Allegheny College will be hiring a new assistant Spiritual and Religious Life dean to focus on spiritual wellness along with the current religious and spiritual organizations on campus.
Dean for the Student Experience Ian Binnington explained how the new role will expand responsibilities to include unaffiliated spiritual life on campus.
“We took the opportunity to review the position, look at what our peers were doing, think about what kind of students’ needs were in general,” Binnington said. “And so we redesigned that position to expand beyond traditional faith or religious-based student organizations and part of the reason for that is that the student population is changing.”
For a long time, the majority of students who declared an affiliation at the college have been Catholic, because the college’s recruitment areas were majority-Catholic. The population of students who have been identifying as Catholic has gone from about a third of students to about a quarter, according to Binnington.

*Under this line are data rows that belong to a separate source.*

## src/rtl/alu_exec_stage.sv

```systemverilog
// rtl/alu_exec_stage.sv - RV32I execute stage: operand bypass, ALU and one output register on a valid/ready handshake
// Keeps a retired-instruction counter; flush kills the held instruction.
module alu_exec_stage #(
  parameter int XLEN  = 32,
  parameter int CNT_W = 32
) (
  input  logic             clk,
  input  logic             rst,
  input  logic             in_valid,
  output logic             in_ready,
  input  logic [3:0]       in_aluop,
  input  logic             in_itype,
  input  logic [4:0]       in_rs1_idx,
  input  logic [4:0]       in_rs2_idx,
  input  logic [XLEN-1:0]  in_rs1_data,
  input  logic [XLEN-1:0]  in_rs2_data,
  input  logic [XLEN-1:0]  in_imm,
  input  logic [4:0]       in_rd,
  input  logic             in_we,
  input  logic             flush,
  output logic             out_valid,
  input  logic             out_ready,
  output logic [XLEN-1:0]  out_result,
  output logic [4:0]       out_rd,
  output logic             out_we,
  output logic [CNT_W-1:0] retired_cnt
);

  localparam logic [3:0] ALU_ADD    = 4'd0;
  localparam logic [3:0] ALU_SUB    = 4'd1;
  localparam logic [3:0] ALU_SLL    = 4'd2;
  localparam logic [3:0] ALU_SLT    = 4'd3;
  localparam logic [3:0] ALU_SLTU   = 4'd4;
  localparam logic [3:0] ALU_XOR    = 4'd5;
  localparam logic [3:0] ALU_SRL    = 4'd6;
  localparam logic [3:0] ALU_SRA    = 4'd7;
  localparam logic [3:0] ALU_OR     = 4'd8;
  localparam logic [3:0] ALU_AND    = 4'd9;
  localparam logic [3:0] ALU_COPY_B = 4'd10;

  logic             valid_q, valid_d;
  logic [XLEN-1:0]  result_q, result_d;
  logic [4:0]       rd_q, rd_d;
  logic             we_q, we_d;
  logic [CNT_W-1:0] cnt_q, cnt_d;

  logic             load;
  logic             retire;
  logic             fwd_ok;
  logic [XLEN-1:0]  op_a;
  logic [XLEN-1:0]  op_b;
  logic [4:0]       shamt;
  logic [XLEN-1:0]  alu_res;

  assign in_ready = !valid_q || out_ready;
  assign load     = in_valid && in_ready && !flush;
  assign retire   = valid_q && out_ready;

  // Only the instruction sitting in our own output register can be forwarded.
  assign fwd_ok = valid_q && we_q && (rd_q != 5'd0);
  assign op_a   = (fwd_ok && rd_q == in_rs1_idx) ? result_q : in_rs1_data;
  assign op_b   = in_itype ? in_imm :
                  ((fwd_ok && rd_q == in_rs2_idx) ? result_q : in_rs2_data);
  assign shamt  = op_b[4:0];

  always_comb begin
    alu_res = '0;
    case (in_aluop)
      ALU_ADD:    alu_res = op_a + op_b;
      ALU_SUB:    alu_res = op_a - op_b;
      ALU_SLL:    alu_res = op_a << shamt;
      ALU_SLT:    alu_res = {{(XLEN-1){1'b0}}, $signed(op_a) < $signed(op_b)};
      ALU_SLTU:   alu_res = {{(XLEN-1){1'b0}}, op_a < op_b};
      ALU_XOR:    alu_res = op_a ^ op_b;
      ALU_SRL:    alu_res = op_a >> shamt;
      ALU_SRA:    alu_res = $signed(op_a) >>> shamt;
      ALU_OR:     alu_res = op_a | op_b;
      ALU_AND:    alu_res = op_a & op_b;
      ALU_COPY_B: alu_res = op_b;
      default:    alu_res = '0;
    endcase
  end

  always_comb begin
    valid_d  = valid_q;
    result_d = result_q;
    rd_d     = rd_q;
    we_d     = we_q;
    cnt_d    = cnt_q + CNT_W'(retire);
    if (retire) begin
      valid_d = 1'b0;
    end
    if (load) begin
      valid_d  = 1'b1;
      result_d = alu_res;
      rd_d     = in_rd;
      we_d     = in_we;
    end
    // Flush wins, but a retire in the same cycle was already consumed and still counts.
    if (flush) begin
      valid_d = 1'b0;
    end
  end

  always_ff @(posedge clk or posedge rst) begin
    if (rst) begin
      valid_q  <= 1'b0;
      result_q <= '0;
      rd_q     <= '0;
      we_q     <= 1'b0;
      cnt_q    <= '0;
    end else begin
      valid_q  <= valid_d;
      result_q <= result_d;
      rd_q     <= rd_d;
      we_q     <= we_d;
      cnt_q    <= cnt_d;
    end
  end

  assign out_valid   = valid_q;
  assign out_result  = result_q;
  assign out_rd      = rd_q;
  assign out_we      = we_q && valid_q;
  assign retired_cnt = cnt_q;

endmodule
```

## config.mk

```make
export PLATFORM = sky130hd
export DESIGN_NAME = alu_exec_stage
export DESIGN_NICKNAME = d
export VERILOG_FILES = /design/src/rtl/alu_exec_stage.sv
export SDC_FILE = /design/constraint.sdc
export NUM_CORES = 1
export LEC_CHECK = 0
export BUFFER_PORTS_ARGS = -buffer_cell sky130_fd_sc_hd__buf_4
export CAP_MARGIN = 20
export CORE_UTILIZATION = 25
export DETAILED_ROUTE_END_ITERATION = 12
export PLACE_DENSITY = 0.52
export SLEW_MARGIN = 0
export SYNTH_ARGS = -nofsm -noshare
export SYNTH_HDL_FRONTEND = slang
export SYNTH_SLANG_ARGS = --single-unit
```

## constraint.sdc

```tcl
create_clock -name clk -period 10.63 [get_ports clk]
set_input_delay 1.063 -clock clk [delete_from_list [all_inputs] [get_ports clk]]
set_output_delay 1.063 -clock clk [all_outputs]
set_load 0.01 [all_outputs]
```

==> metrics.md, run 1 <==
| Metric | Value |
|---|---|
| Router iterations before antenna repair | `6` |
| Commonest cells after routing, fill and taps aside | `sky130_fd_sc_hd__buf_4, sky130_fd_sc_hd__nand2_1, sky130_fd_sc_hd__mux2i_1` |
| Number of max-cap violations | `0` |
| DP Wirelength | `55900 µm` |
| Number of clock sinks | `71` |
| Relative slew slack | `21.6%` |
| Worst min path class | `register to register` |
| Cell types occupying the most area after synthesis | `sky130_fd_sc_hd__dfrtp_1, sky130_fd_sc_hd__mux2i_1, sky130_fd_sc_hd__ha_1, sky130_fd_sc_hd__a21oi_1, sky130_fd_sc_hd__nand2_1` |
| Global router's overall resource usage | `25.8%` |
| Residual DRC count | `0` |
| Flop and latch count out of synthesis | `71` |
| Finish-stage setup viols | `0` |
| Type of the worst setup path | `input pin to register` |
| Standard-cell rows | `85` |
| Synthesized area per cell | `7.44 µm²` |
| Detailed-route wire length per cell | `27.9 µm` |
| Global route overflow | `0` |
| Least setup slack across all paths after layout | `4.13 ns` |
| Area of combinational cells with multiple inputs | `10900 µm²` |
| Highest attainable clock frequency | `154 MHz` |
| Most common flop cell mapped by yosys | `sky130_fd_sc_hd__dfrtp_1` |
| Cell area power density | `95.3 nW/µm²` |
| Unrepaired setup endpoints after global routing | `false` |
| CTS tree | `done` |
| Die width | `235 µm` |
| Net count after synthesis | `2055` |
| Pre-CTS setup slack | `3.81 ns` |
| Total number of vias | `16100` |
| Final-stage net count | `2163` |
| CTS root buffer | `sky130_fd_sc_hd__clkbuf_16` |
| Utilization after layout | `29.8%` |
| Required time of the critical path | `10.90 ns` |
| P_sw | `741 µW` |
| Number of buffers added for setup after CTS | `0` |
| Nature of the critical path endpoint | `register` |
| Total routed wirelength | `73600 µm` |
| Layout cell share with drive strength beyond 1 | `18.1%` |
| Standard cell core area | `53700 µm²` |
| Largest area contributor in the netlist | `sky130_fd_sc_hd__dfrtp_1` |
| LEAKAGE | `0.00678 µW` |
| Depth of the CTS H-tree | `3` |
| Post-Route Setup TNS | `0 ns` |
| CTS Hold Bufs | `0` |
| Vias in the first global route | `15800` |
| Number of enable flip-flop cells after synthesis | `0` |
| Peak supply drop | `0.0696 mV` |
| I/O pin count | `194` |
| Detail Route Antenna Nets | `0` |
| Tmin final | `6.50 ns` |
| Clock tree buffer depth | `2` |
| Instance area after placement | `15700 µm²` |
| Number of warnings issued by yosys | `0` |
| Worst clock skew on the final layout | `0.0204 ns` |
| Total clock buffers created by CTS | `9` |
| Antenna cell count | `0` |
| Power Internal | `783 µW` |
| Synthesis-to-layout area growth | `17.7%` |
| Pin count of the biggest net entering global routing | `69` |
| Number of hold violations in the final report | `0` |
| Post-route worst hold slack | `0.485 ns` |
| Crit start category | `input pin` |
| Die outline area | `55300 µm²` |
| Cell Area, Synth | `13600 µm²` |
| Worst EP arrival | `6.77 ns` |
| Number of distinct library cells after synthesis | `89` |
| Global-route wire length before repair | `107000 µm` |
| Critical path peak fanout | `29` |
| Height of the die | `235 µm` |
| Result of the run | `finished, final reports clean` |
| Final design area excluding fillers | `16000 µm²` |
| Proportion of synthesized flip-flops having asynchronous set or reset | `100%` |
| Most common cell after layout, fill and taps aside | `sky130_fd_sc_hd__buf_4` |
| Register area | `1780 µm²` |
| Post-synthesis sequential area ratio | `13.1%` |
| Via-to-Cell Ratio | `6.11` |
| Slew Viols, Final | `0` |
| Synthesized instance count | `1827` |
| Share of total power consumed by net switching | `48.6%` |
| Power share of the sequential group | `21.9%` |
| Transition at the pin with the smallest max-transition slack | `1.18 ns` |
| Power share of the combinational group | `56.8%` |
| Global placement routability congestion | `1.01` |
| First-iteration detailed-routing DRC count | `1755` |
| Cts repair resizes | `0` |
| I/O Buffers | `193` |
| Clock Latency Late Sink | `0.38 ns` |
| Proportion of power drawn by the clock network | `21.3%` |
| Share of the clock period used by the worst path after layout | `61.2%` |
| Clock input transition at the sequential cells of the worst setup and hold paths | `0.08 ns` |
| Fill cells | `5857` |
| Initial standard-cell utilization of the core | `25.3%` |
| Post-synth top area share | `13.1%` |
| Initial antenna violation count | `4` |
[final cells by class]
cell class	count	area share, %
sequential	71	11.1
tap	696	5.44
clock buffer	11	1.58
multi-input combinational	1521	68.3
clock inverter	5	0.242
inverter	97	2.28
timing repair buffer	235	11.0
[critical path, stage by stage]
cell	delay [ns]
sky130_fd_sc_hd__buf_4	0.11
sky130_fd_sc_hd__xnor2_1	0.26
sky130_fd_sc_hd__o211ai_2	0.20
sky130_fd_sc_hd__nor2_4	0.13
sky130_fd_sc_hd__buf_4	0.45
sky130_fd_sc_hd__mux2i_1	0.66
sky130_fd_sc_hd__inv_1	0.14
sky130_fd_sc_hd__ha_1	0.45
sky130_fd_sc_hd__a21oi_1	0.34
sky130_fd_sc_hd__o21ai_0	0.21
sky130_fd_sc_hd__a221o_1	0.38
sky130_fd_sc_hd__a221o_1	0.38
sky130_fd_sc_hd__a22oi_1	0.61
sky130_fd_sc_hd__a31oi_1	0.28
sky130_fd_sc_hd__a31oi_1	0.57
sky130_fd_sc_hd__nor4_1	0.13
sky130_fd_sc_hd__nor4_1	0.27
sky130_fd_sc_hd__a21oi_1	0.09
[flip-flops by register name (all words and copies together), names as in the netlist]
register	count
out_result	32
retired_cnt	32
out_rd	5
out_valid	1
we_q	1
[power groups by stage]
stage	clock, µW	combinational, µW	sequential, µW
floorplan	0	521	337
CTS	332	843	335
detailed placement	0	840	340
global placement	0	839	339
finish	325	866	334
global route	340	915	339
[synth_stat cells (39+ instances only)]
library cell,count
sky130_fd_sc_hd__mux2_2,45
sky130_fd_sc_hd__nand2_1,174
sky130_fd_sc_hd__a21oi_1,134
sky130_fd_sc_hd__clkbuf_1,93
sky130_fd_sc_hd__nor3_1,39
sky130_fd_sc_hd__o21ai_0,105
sky130_fd_sc_hd__dfrtp_1,71
sky130_fd_sc_hd__inv_1,89
sky130_fd_sc_hd__nand3_1,66
sky130_fd_sc_hd__nor2_1,140
sky130_fd_sc_hd__mux2i_1,147
sky130_fd_sc_hd__ha_1,104
sky130_fd_sc_hd__xnor2_1,55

“It is about to be overtaken by the population of students who regard themselves as spiritual but unaffiliated,” Binnington said. “I was particularly struck by a model I saw at Albion College and I borrowed heavily from that model after I met with their vice president for student affairs and got permission.”
According to Binnington, the new model strengthens the spiritual and wellness parts of the job while leaving the religious parts intact.
“It is a strengthening of the kind of interfaith and more spiritual base part of the job,” Binnington said.
The new position will have a lot of agency in how the role is navigated in order to give the person an opportunity to use their expertise, according to Binnington.
Dean of Diversity, Equity and Inclusion Heather Moore Roberson said the office is envisioning a partnership with student experience to provide two-tiered support for the new hire.
“We have noticed in regards to spirituality that many of our students who come to campus are looking to have more conversations about spirituality as opposed to having conversations about religion,” Roberson said. “They don’t want to be boxed into a religious categorization and they don’t want to think about spirituality as being aligned to religion.”
The new position will also continue working with the IDEAS Center and other organizations on campus to create events that include more spirituality and wellness conversations, according to Roberson.
“I think having somebody who’s focused on spirituality, wellness and religion is the way of the future,” Roberson said. “Those three areas are not mutually exclusive, they are three areas that are interconnected and are a valuable part and component of the student experience. So I think that this person will be able to support all students if they are interested in helping them to be successful in whatever ways that make sense for them.”
In the process of searching for the new role, students were included in interviews after being selected.
Newman Catholic Campus Ministry President Joseph Leszczynski, ’25, was one of the students who was involved in the search for the new assistant SRL dean.
“I have been in multiple interviews that involve other faculty and administrators but I have also been in interviews that are all just students,” Leszczynski said. “I would probably want someone willing to stand up and give a lot of effort in making things happen for our students and I feel like the most important thing in a candidate is their willingness to advocate.”
Leszczynski said that through working with administrators to search for the role, he hopes that the feedback students gave will be taken into consideration when hiring.
“Students will be the people who will be the most familiar and interact with the most with this role and addressing the needs that they have set out to meet is the most important part of this and that involves taking our feedback,” Leszczynski said. “I feel like the sort of attitudes of the administrators that I have been working with have been really conducive to that sort of goal.”
According to Binnington, the individual hired will need to take up the banner of interfaith conversations.
“I am really going to rely on the expertise of this individual to advise us on what they think the job should be doing,” Binnington said. “And I want to make sure that I don’t impose a model that doesn’t include their input.”